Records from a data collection
┄┄┄┄┄┄┄┄┄┄

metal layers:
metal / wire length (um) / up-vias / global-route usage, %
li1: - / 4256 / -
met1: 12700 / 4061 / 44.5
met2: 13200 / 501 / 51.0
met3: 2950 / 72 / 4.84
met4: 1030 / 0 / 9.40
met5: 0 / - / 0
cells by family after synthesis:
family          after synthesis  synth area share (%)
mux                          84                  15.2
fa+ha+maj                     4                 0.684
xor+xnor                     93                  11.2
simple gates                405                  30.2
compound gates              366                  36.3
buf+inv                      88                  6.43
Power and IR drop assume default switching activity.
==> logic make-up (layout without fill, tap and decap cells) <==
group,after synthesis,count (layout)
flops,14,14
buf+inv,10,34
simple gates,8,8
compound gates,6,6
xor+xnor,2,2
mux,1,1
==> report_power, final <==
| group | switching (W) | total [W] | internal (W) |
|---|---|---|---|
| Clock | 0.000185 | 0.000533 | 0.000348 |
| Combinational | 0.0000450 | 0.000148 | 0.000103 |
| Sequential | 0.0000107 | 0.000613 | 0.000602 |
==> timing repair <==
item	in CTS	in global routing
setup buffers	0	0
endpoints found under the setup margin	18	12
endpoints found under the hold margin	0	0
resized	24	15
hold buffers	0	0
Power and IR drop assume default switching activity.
module flopr_param #(
    parameter n = 32  
) (
    input clk,         
    input rst,         
    output reg [n-1:0] q,  
    input [n-1:0] d    
);
    always @(posedge clk) begin
        if (rst) begin
            q <= 0;  
        end else begin
            q <= d;  
        end
    end
endmodule
module registerfile32 (
    input clk,
    input we,
    input reset,
    input [4:0] ra1,
    input [4:0] ra2,
    input [4:0] wa,
    input [31:0] wd,
    output [31:0] rd1,
    output [31:0] rd2
);
    reg [31:0] register [31:0];
    integer i;
    initial begin
        for (i = 0; i < 32; i = i + 1) begin
            register[i] = 32'd0;
        end
    end
    always @(posedge clk) begin
        register[0] = 32'd0;  
        if (reset) begin
            for (i = 0; i < 32; i = i + 1) register[i] = 32'd0;
        end
        else if (we && wa != 0) begin
            register[wa] = wd;
        end
    end
    assign rd1 = register[ra1];
    assign rd2 = register[ra2];
endmodule
module signext (
    input [15:0] a,
    output [31:0] y
);
    assign y = {{16{a[15]}}, a};
endmodule
module sl2 (
    input [31:0] a,
    output [31:0] y
);
    assign y = a << 2;
endmodule
File: run.sh
#!/bin/bash
# OpenROAD 26Q1-2900-gdf79404cd8, Yosys 0.63+post, stock flow scripts
make -C /OpenROAD-flow-scripts/flow DESIGN_CONFIG=/design/flow/config.mk WORK_HOME=/design/flow/orfs finish
--- design/flow/design.v ---
module sram(
    input wire clk,
    input wire WriteEn,
    input wire ReadEn,
    input wire [5:0] Address,
    input wire [31:0] WriteData,
    output reg [31:0] ReadData
);
	reg	[31:0]	MEMORY[0:63];
	always@(posedge clk)
	begin
		if(WriteEn)
			MEMORY[Address] <= WriteData;
		else if(ReadEn)
					ReadData <= MEMORY[Address];
			  else	
					ReadData <= 32'b0;
	end
endmodule
### design/flow/run.sh
#!/bin/bash
# OpenROAD 26Q1-2900-gdf79404cd8, Yosys 0.63+post, stock flow scripts
make -C /OpenROAD-flow-scripts/flow DESIGN_CONFIG=/design/flow/config.mk WORK_HOME=/design/flow/orfs finish
### design/flow/config.mk
export PLATFORM = sky130hd
export DESIGN_NAME = Instruction_Memory
export DESIGN_NICKNAME = Instruction_Memory
export VERILOG_FILES = /design/flow/design.v
export SDC_FILE = /design/flow/constraint.sdc
export NUM_CORES = 4
export LEC_CHECK = 1
export CORE_AREA = 10 10 70 70
export DIE_AREA = 0 0 80 80
export SYNTH_MEMORY_MAX_BITS = 65536
### design/flow/constraint.sdc
current_design Instruction_Memory

set clk_period 3.3
set clk_io_pct 0.2

create_clock -name clk0 -period $clk_period

set non_clock_inputs [all_inputs -no_clocks]
set_input_delay [expr $clk_period * $clk_io_pct] -clock clk0 $non_clock_inputs
set_output_delay [expr $clk_period * $clk_io_pct] -clock clk0 [all_outputs]
### design/flow/design.v
module Instruction_Memory (
    input rst,           
    input [31:0] A,      
    output wire [31:0] RD  
);
    reg [31:0] mem[0:1023];  
    integer i;
    initial begin
        for (i = 0; i < 1024; i = i + 1) begin
            mem[i] = 32'h00000000;
        end
        mem[0] = 32'b00000010101000000000001100010011;
        mem[1] = 32'b00000110010000000000001110010011;
        mem[2] = 32'b00000000011001010010000000100011;
        mem[3] = 32'b00000000011101010010001000100011;
        mem[4] = 32'b00000000000001010010111000000011;
        mem[5] = 32'b00000000010001010010111010000011;
        mem[6] = 32'b00000011011100000000111100010011;
        mem[7] = 32'b00000001111001010010010000100011;
        mem[8] = 32'b00000000000001010010111110000011;
        mem[9] = 32'b00000000010001010010001010000011;
        mem[10] = 32'b00000000010111111000111110110011;
        mem[11] = 32'b00000000100001010010001010000011;
        mem[12] = 32'b00000000010111111000111110110011;
        mem[13] = 32'b00000001111101010010011000100011;
    end
    assign RD = (rst == 1'b0) ? {32{1'b0}} : mem[A[31:2]];  
endmodule
==> flow_metrics.py <==
# Physical implementation metrics
metrics = {
    "pwr": {
        "internal_power_uw": 35.4,
        "power.leakage_uw": 0.000410,
        "p_clk_share_pct": 0,
        "switching_share_pct": 49.0,
        "peakVddDrop_mv": 0.0282,
        "power.switching_uw": 34.0,
        "seqPwrFrac_pct": 0,
        "p_comb_share_pct": 100.0,
        "powerDensity_mw_per_mm2": 69.3,
    },
    "route": {
        "dr_total_vias": 662,
        "wl_per_cell_um": 11.7,
        "ant_nets": 0,
        "drc_errors": 0,
        "dr.pass1.iters": 4,
        "wl_met1_um": 825,
        "via_per_inst": 4.06,
        "dr.max_layer_used": "met3",
        "wl_met3_um": 163,
        "antenna_cells": 0,
        "met2_length_um": 914,
        "wl_mm": 1.90,
        "drt_iter0_drc": 15,
    },
    "grt": {
        "grt_pass1_wl_mm": 3.11,
        "grt_antenna_before_repair": 0,
        "track_usage_pct": 5.68,
        "grt_start_max_net_pins": 26,
        "grt_pass1_vias": 643,
        "grt_overflow": 0,
    },
    "layout": {
        "flop-count": 0,
        "num-clock-buffers": 0,
        "area_growth_pct": 56.3,
        "instances_no_fill": 163,
        "flop_area_um2": 0,
        "layout-drive-gt1-share_pct": 12.0,
    },
    "synthesis": {
        "yosys_cells": 89,
        "synth_top_area_share_pct": 16.4,
        "largest_area_cell": "buf_4",
        "synth_cells": 89,
        "top_cells_by_area": "buf_4, ha_1, mux2i_1",
        "synth_cell_types": 25,
        "ys_warn_count": 1,
        "postSynthSeqShare_pct": 0,
        "synthesis.area_um2": 641,
        "synth_area_per_cell_um2": 7.20,
        "yosysChipArea_um2": 641,
    },
    "clock_tree": {
        "cts_hold_repair.buffers": 0,
        "cts_resized": 0,
        "post_cts_buffers": 0,
    },
    "final_timing": {
        "holdWs_ps": 2220,
        "fin_crit_sh_pct": 96.1,
        "min_period_ps": 3170,
        "fmax_mhz": 315,
        "setup_viol": 0,
        "slew_violations": 0,
        "rsz0062_at_grt": "no",
        "hold_viol_final": 0,
        "tns_ps": 0,
    },
    "setup_path": {
        "crit_type": "primary input to output pin",
        "required_ps": 2640,
        "cp-end-kind": "output pin",
        "cp-start-kind": "primary input",
        "cp_max_fo": 8,
        "arrival_ps": 2510,
    },
    "outcome": {
        "run_status": "finished clean",
    },
    "floorplan": {
        "dieHeight_um": 80,
        "num_rows": 21,
        "fp.dieW_um": 80,
        "fp_util_pct": 18.8,
        "dieArea_mm2": 0.00640,
        "core_area_mm2": 0.00342,
        "num_io_pins": 65,
    },
    "flow_run": {
        "tool_warnings": 61,
        "drv_cap": 0,
    },
    "place": {
        "gp_congestion": 0.797,
        "dp_cells": 163,
        "hpwl_mm": 1.61,
        "place.port_buffers": 33,
    },
    "worst_hold_path": {
        "holdPathStages": 5,
        "worstHoldPathType": "primary input to output pin",
    },
}
[stage by stage]
step                setup slack [ps]  total power (uW)  cell area [um2]  util (%)
detailed placement              28.3              69.0              988      28.9
CTS                             28.3              69.3              988      28.9
finish                           130              69.4             1000      29.3
global route                    17.6              78.7             1000      29.3
global placement                56.7              68.4              988      28.9
floorplan                       1080              46.2              674         -
[power by group through the flow]
stage                 registers (uW)  logic, uW  clock network (uW)
final                              0       69.4                   0
after global routing               0       78.7                   0
after CTS                          0       69.3                   0
[cell usage in the layout (no fill, tap or decap), types with 2 or more instances in the layout]
master            n
inv_1             3
nor2_1            7
a21oi_1           8
buf_4             5
nand2b_1          2
nor2b_1           4
buf_12            2
o21ai_0           4
a211oi_1          5
mux2i_1           5
nor3_1            7
a2111oi_2         2
clkdlybuf4s50_1  32
conb_1           10
ha_1              8
[final cells by class]
| cell class | count | area [um2] |
|---|---|---|
| Tap cell | 46 | 57.6 |
| Timing Repair Buffer | 40 | 410 |
| Fill cell | 382 | 2410 |
| Inverter | 4 | 15.0 |
| Multi-Input combinational cell | 73 | 518 |
[cells in the mapped netlist, drive strengths merged (2+ instances only)]
cell type,number
inv,4
buf,20
mux2i,5
nand2,2
a21oi,8
nor4b,2
nor2,7
a211oi,6
nor2b,4
o21ai,4
nand2b,2
a2111oi,2
ha,8
nor3,8
[per-layer routing]
metal  GRT usage [%]  vias up
li1                -      344
met5               0        -
met2            9.71       22
met4               0        0
met1            7.45      296
met3            1.36        0
[final timing paths]
check / start / endpoint / slack, ps
setup / recovery: A[5] / RD[5] / 130
hold / removal: A[3] / RD[18] / 2220
[kinds of logic after synthesis]
family | Yosys count | synth area share, %
fa+ha+maj | 8 | 15.6
simple gates | 29 | 27.5
compound gates | 21 | 22.5
buf+inv | 25 | 26.0
mux | 5 | 7.81
other cells | 1 | 0.585
[critical path, stage by stage]
cell and delay (ps):
clkdlybuf4s50_1 550, inv_1 310, nor3_1 120, a2111oi_2 330, clkdlybuf4s50_1 530
Power is estimated from default activity; no workload was simulated.
==> design.v <==
`timescale 1ns / 1ps
 interface hash_256(input logic clk,input logic rst_n);
    logic load_i;
    logic[31:0] Kt_i,Wt_i;
    logic[31:0] A_i, B_i, C_i, D_i, E_i, F_i, G_i, H_i;
    logic[31:0] A_o, B_o, C_o, D_o, E_o, F_o, G_o,H_o;
    logic[255:0]finall;
    logic done; 
endinterface
module piso (
    input  logic       clk,
    input  logic       rst_n,
    input  logic       hash_done,            
    input  logic [255:0] fin_hash,           
    output logic       tx_dv,                
    output logic [7:0] tx_byte,              
    input  logic       tx_done,              
    input  logic       tx_active             
);
    reg [255:0]  hash_reg;                   
    reg [4:0]    byte_idx;                   
    reg          busy;
    typedef enum logic [1:0] {
        IDLE       = 2'd0,
        LOAD_NEXT  = 2'd1,
        WAIT_TX    = 2'd2
    } state_t;
    state_t state, next_state;
    always @(posedge clk or negedge rst_n) begin
        if (!rst_n) begin
            state     <= IDLE;
            hash_reg  <= 256'b0;
            byte_idx  <= 5'd0;
            busy      <= 1'b0;
            tx_dv     <= 1'b0;
            tx_byte   <= 8'h00;
        end
        else begin
            tx_dv <= 1'b0;    
            case (state)
                IDLE: begin
                    if (hash_done) begin
                        hash_reg  <= fin_hash;
                        byte_idx  <= 5'd0;
                        busy      <= 1'b1;
                        state     <= LOAD_NEXT;
                    end
                end
                LOAD_NEXT: begin
                    tx_byte <= hash_reg[(31 - byte_idx)*8 +: 8];
                    tx_dv   <= 1'b1;
                    state   <= WAIT_TX;
                end
                WAIT_TX: begin
                    if (tx_done) begin
                        if (byte_idx == 5'd31) begin
                            busy  <= 1'b0;
                            state <= IDLE;
                        end
                        else begin
                            byte_idx <= byte_idx + 1'b1;
                            state    <= LOAD_NEXT;
                        end
                    end
                end
                default: state <= IDLE;
            endcase
        end
    end
endmodule
==> run.sh <==
#!/bin/bash
# OpenROAD 26Q1-2900-gdf79404cd8, Yosys 0.63+post, stock flow scripts
make -C /OpenROAD-flow-scripts/flow DESIGN_CONFIG=/design/flow/config.mk WORK_HOME=/design/flow/orfs finish
==> config.mk <==
export PLATFORM = sky130hd
export DESIGN_NAME = piso
export DESIGN_NICKNAME = piso
export VERILOG_FILES = /design/flow/design.v
export SDC_FILE = /design/flow/constraint.sdc
export NUM_CORES = 4
export LEC_CHECK = 1
export CORE_UTILIZATION = 50
==> constraint.sdc <==
current_design piso

set clk_period 8.4
set clk_io_pct 0.2

create_clock -name clk0 -period $clk_period [get_ports {clk}]

set non_clock_inputs [all_inputs -no_clocks]
set_input_delay [expr $clk_period * $clk_io_pct] -clock clk0 $non_clock_inputs
set_output_delay [expr $clk_period * $clk_io_pct] -clock clk0 [all_outputs]
==> impl_metrics.ini <==
; synthesis and place-and-route metrics
[floorplanning]
fp_util = 0.517
horiz_die_dim_um = 159
top_level_ports = 270
die-height_um = 159
chip_area_sq_um = 25200
fp-row-count = 56
coreArea_sq_um = 23800

[pwr]
clockPowerShare = 0.460
power_per_cell_area_nw_per_um2 = 167
pwr-share-seq = 0.485
p_leak_nw = 7.50
total_switching_power_w = 0.000561
power.share.combinational = 0.055
swShare = 0.207
highest_ir_drop_seen_on_vdd_mv = 0.137
p_int_w = 0.00215

[timing]
finalCriticalPeriod_ns = 4.12
min_period_over_period = 0.490
clock-skew-final_ns = 0.0214
final-max-slew-violation-count = 0
fmax_ghz = 0.243
worst-slew-pin-transition_ns = 0.814
finalHoldViolCount = 0
setup_total_negative_slack_ns = 0
rsz_0062_raised_after_global_routing = false
final-setup-viol-count = 0
relative_slew_margins = 0.457

[clock_network]
hold_buffers = 0
ctsHtreeMaxLevel = 1
numCtsBuffers = 30
worst_skew_pair.late_latency_ns = 0.55
cts-root-buf = sky130_fd_sc_hd__clkbuf_16
clock-sinks = 273
cts_repair_resize_count = 0
clock_path_buffers = 3
tritoncts = done
cts_setup_buffers = 0
clk_pin_slew_ns = 0.06

[yosys]
synth_top_cell_by_count = sky130_fd_sc_hd__dfrtp_1
synth_simple_gate_area_share = 0.0351
synth_top_cell_by_area = sky130_fd_sc_hd__dfrtp_1
numSynthFlops = 273
synth_stat.cells = 815
ys_sh_aoi = 0.0269
synth.cell_area_sq_um = 12300
synth_largest_type_area_fraction = 0.554
yosys.stat.seqShare = 0.556
post_synth_fa_ha_maj_area_fraction = 0.00204
ys_top_cells_by_area = sky130_fd_sc_hd__dfrtp_1 (55%), sky130_fd_sc_hd__mux2_2 (23%), sky130_fd_sc_hd__mux4_2 (8.6%)
post_synth_most_frequent_cells = sky130_fd_sc_hd__dfrtp_1 (272), sky130_fd_sc_hd__mux2_2 (256), sky130_fd_sc_hd__mux4_2 (47), sky130_fd_sc_hd__mux2i_1 (43), sky130_fd_sc_hd__clkbuf_1 (31)
ys_types = 40
ys_async_sr_fraction = 1.00
synth.yosys.chip_area_sq_um = 12300
xor_share = 0.000713
yosys-dominant-comb-family = multiplexers
syn_avg_cell_area_sq_um = 15.1
synth.mux.area_fraction = 0.358
ys_warn_count = 1
dominantRegCellSynth = sky130_fd_sc_hd__dfrtp_1
enable_flop_cells = 0
postSynthCellCount = 815

[layout]
layout-area-overhead-vs-synth_pct = 31.8
post_route_cells_drive_above_1_share = 0.342
fillerInstances = 1738
largest_reg_flops = 256
final_standard_cell_count_with_taps_included_and_fillers_excluded = 1415

[grt]
antenna_found_initial = 4
globalRoute.totalOverflow = 0
globalRouteTotalUtil = 0.247
first_global_vias = 8014
pin_count_of_the_biggest_net_entering_global_routing = 66
grt_first_pass_wirelength_mm = 45.3

[setup_path]
worst_r2r_path_depth = 6
startpoint_type = input port
critical_path_peak_fanout = 65
crit_type = input port to register
worst_path_slowest_cell = sky130_fd_sc_hd__buf_4
worst_path_largest_cell_delay_ns = 0.75
worst-endpoint-required_ns = 8.83
critical_path_cell_count = 5
cp_num_buf_inv = 3
crit_chain = clkdlybuf4s50_1, nand2_4, buf_4, buf_4, mux2_2
cp_top_family = buffers and inverters
setup.worst_path.end_class = register
critical_path_arrival_ns = 4.55
critical-path-top-cell-by-count = sky130_fd_sc_hd__buf_4

[flow_run]
warnings = 27
cap_viol_max_count = 0

[hold_path]
worstHoldPathType = register to register
hold_path_depth = 1

[outcome]
run_status = completed

[placement]
routabilityCongestion = 0.805
placed_cells_incl_taps = 1360
port-buffer-count = 268
detailedPlacementHpwl_mm = 19.4

[routing]
wire_per_inst_um = 20.0
remaining_drc_errors = 0
drt_first_pass_iters = 4
detail_route.wirelength_mm = 28.3
post_drt_via_cell_ratio = 5.40
remaining_antenna_violation_count = 0
vias = 7643
drtIter0Drc = 387
-- logic make-up (layout without fill, tap and decap cells) --
| kind of cell | after synthesis | in the layout |
|---|---|---|
| AOI/OAI and AO/OA | 52 | 52 |
| and+or+nand+nor | 83 | 83 |
| buffers and inverters | 57 | 337 |
| xor gates and xnor gates | 1 | 1 |
| DFF | 273 | 273 |
| other | 0 | 1 |
| adders and majority gates | 2 | 2 |
| muxes | 347 | 347 |
-- worst paths after layout --
check	start	endpoint	slack, ns
max in group asynchronous	rst_n	byte_idx[0]	6.18
worst max register to register	byte_idx[0]	tx_byte[0]	5.46
worst min register to register	hash_reg[86]	hash_reg[86]	0.50
worst min-delay path	hash_reg[86]	hash_reg[86]	0.50
worst max-delay path	hash_done	hash_reg[208]	4.28
min in group asynchronous	rst_n	hash_reg[170]	1.06
-- final cells by class --
class,instances,area (sq um),share of cell area
clock inverters,8,57.6,0.00356
inverters,3,11.3,0.000696
diodes,1,2.50,0.000155
clock buffers,46,891,0.0550
flip-flops and latches,273,6840,0.423
well taps,319,399,0.0247
repair buffers,280,2780,0.172
multi-input cells,485,5200,0.321
-- power by group through the flow --
stage	registers, W	logic, W	clock network, W
CTS	0.00132	0.000153	0.00128
global route	0.00131	0.000163	0.00133
finish	0.00132	0.000149	0.00125
-- metal layers --
layer,up-vias,GRT usage,wire [um]
met5,-,0,11
met4,2,0.0402,532
met3,32,0.0820,2680
met2,227,0.343,12600
met1,3839,0.414,12400
li1,3543,-,-
-- placed cells by master (no fill, tap or decap), drive strengths merged, types with 7 or more instances in the layout --
cell type,instances
dfrtp,272
nand2b,13
o21ai,14
clkdlybuf4s50,267
mux2i,43
mux4,48
nand2,20
buf,13
mux2,256
nor2,22
clkinv,7
clkbuf,46
o22ai,15
-- metrics by stage --
step	worst slack, ns	cell area (sq um)	total power (W)	util	hold WS [ns]
6_report	4.28	16200	0.00271	0.681	0.499
5_1_grt	4.12	16200	0.00281	0.681	0.511
4_1_cts	4.30	16200	0.00275	0.681	0.501
3_5_place_dp	3.71	15200	0.00149	0.641	0.488
3_3_place_gp	3.70	15200	0.00149	0.641	0.482
2_1_floorplan	5.44	12300	0.00134	-	0.408
No activity file was given, so power comes from the tool's default toggle rates.
## design.v

```verilog
`timescale 1ns / 1ps
 interface hash_256(input logic clk,input logic rst_n);
    logic load_i;
    logic[31:0] Kt_i,Wt_i;
    logic[31:0] A_i, B_i, C_i, D_i, E_i, F_i, G_i, H_i;
    logic[31:0] A_o, B_o, C_o, D_o, E_o, F_o, G_o,H_o;
    logic[255:0]finall;
    logic done; 
endinterface
`timescale 1ns / 1ps
module preproc (
    input logic         rst,
    input logic         clk,
    input logic         data_valid,
    input logic [439:0] data_in,     
    input logic [5:0]   byte_valid,
    output logic        valid_o,
    output logic [31:0] M_o
);
typedef enum {RECV,PAD,SEND} state_t;
logic [7:0] block_bytes [0:63];
logic [63:0] length;       
logic [5:0] write_ptr;
logic [3:0] send_count;
state_t state;        
always_ff @(posedge clk or negedge rst)
begin
    if(!rst)
    begin
        for(integer i = 0; i <64 ; i++)  block_bytes[i]<=8'b0;
        length <= 'b0;
        valid_o <= 'b0;
        M_o <= 'b0;
        write_ptr <= 'b0;
        send_count <= 'b0;
        state <= RECV;
    end
    else
    begin
        case(state)
           RECV : begin
                  valid_o <= 0;
                  M_o <= 0;
                    if(data_valid)
                            begin
                                if(byte_valid!=0) 
                                begin
                                    for(integer i = 0; i < 16; i++) 
                                    begin
                                        if(i < byte_valid) 
                                        begin
                                            block_bytes[write_ptr + i] <= data_in[439-(i*8)-:8];
                                        end
                                write_ptr <= write_ptr + byte_valid;
                                length <= length + (byte_valid*8);
                                end
                            end
                        else
                        begin
                                state <= PAD;
                        end
                        end
                    end
           PAD  :  begin : pad
                     block_bytes[write_ptr] <= 8'h80;   
                     {block_bytes[56],block_bytes[57],block_bytes[58],block_bytes[59],
                      block_bytes[60],block_bytes[61],block_bytes[62],block_bytes[63]} <= length;  
                      state <= SEND; 
                   end
           SEND :  begin
                      valid_o <= 1'b1;    
                      M_o <= {block_bytes[send_count*4],block_bytes[send_count*4 + 1],
                              block_bytes[send_count*4 + 2],block_bytes[send_count*4 + 3]};   
                      if(send_count==15) begin
                        state <= RECV;
                        send_count <= 0;
                        write_ptr <= 0;
                        length <= 0;
                      end
                      else
                      begin
                        send_count <= send_count + 1;
                      end
                   end
            default : state <= RECV;           
        endcase
    end
end
endmodule
```

## run.sh

```bash
#!/bin/bash
# OpenROAD 26Q1-2900-gdf79404cd8, Yosys 0.63+post, stock flow scripts
make -C /OpenROAD-flow-scripts/flow DESIGN_CONFIG=/design/flow/config.mk WORK_HOME=/design/flow/orfs finish
```

## config.mk

```make
export PLATFORM = sky130hd
export DESIGN_NAME = preproc
export DESIGN_NICKNAME = preproc
export VERILOG_FILES = /design/flow/design.v
export SDC_FILE = /design/flow/constraint.sdc
export NUM_CORES = 4
export LEC_CHECK = 1
export CORE_UTILIZATION = 30
```

## constraint.sdc

```tcl
current_design preproc

set clk_period 22.4
set clk_io_pct 0.2

create_clock -name clk0 -period $clk_period [get_ports {clk}]

set non_clock_inputs [all_inputs -no_clocks]
set_input_delay [expr $clk_period * $clk_io_pct] -clock clk0 $non_clock_inputs
set_output_delay [expr $clk_period * $clk_io_pct] -clock clk0 [all_outputs]
```

==> flow_summary.yaml <==
# yosys + openroad results
floorplan:
  num_rows: 226
  die_width_um: 619
  fp_util_pct: 30.1
  num_io_pins: 482
  die-height_um: 619
synthesis:
  synthCells: 16757
  ys_ff: 619
  ys_cells: 16757
  flop_cell: "dfrtp_1"
  yosys_warnings: 2
  ys_chip_area_um2: 114000
  synth_async_sr_flop_share_pct: 100
  ys_types: 116
  edf_count: 0
  syn_area_per_cell_um2: 6.82
  yosys.stat.seqShare_pct: 13.6
  syn_area_um2: 114000
grt:
  grt_pass1_vias: 226905
  grt_max_degree: 80
  grt_overflow: 9530
  track_usage_pct: 98.6
  grt_pass1_wl_um: 2540000
cts:
  cts_max_level: 3
  cts_hold_buf: 0
  cts_setup_buffers: 0
  cts-root-buf: "clkbuf_16"
  cts_max_path_buffers: 4
  cts-resized-gates: 0
  cts_made_buffers: 109
  cts_sinks: 619
placement:
  port_buffers: 169
  dp_cells: 21825
  dpl.hpwl_um: 1240000
  gp_congestion: 1.42
status:
  status: "stopped before the end"
  lastStage: "global routing"
  stop_error: "[ERROR GRT-0116] Global routing finished with congestion. Check the congestion regions in the DRC Viewer."
## through the flow
| stage | hold WS [ps] | cell area (um2) | worst slack [ps] |
|---|---|---|---|
| 2_1_floorplan | 426 | 114000 | 15110 |
| 3_3_place_gp | 472 | 130000 | 12400 |
| 3_5_place_dp | 479 | 130000 | 12400 |
| 4_1_cts | 493 | 134000 | 13400 |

┄┄┄┄┄┄┄┄┄┄

Among the lines of the data, which ones contain the word "default"? Show them.

## [Output below]
Power and IR drop assume default switching activity.
Power and IR drop assume default switching activity.
Power is estimated from default activity; no workload was simulated.
                default: state <= IDLE;
No activity file was given, so power comes from the tool's default toggle rates.
            default : state <= RECV;           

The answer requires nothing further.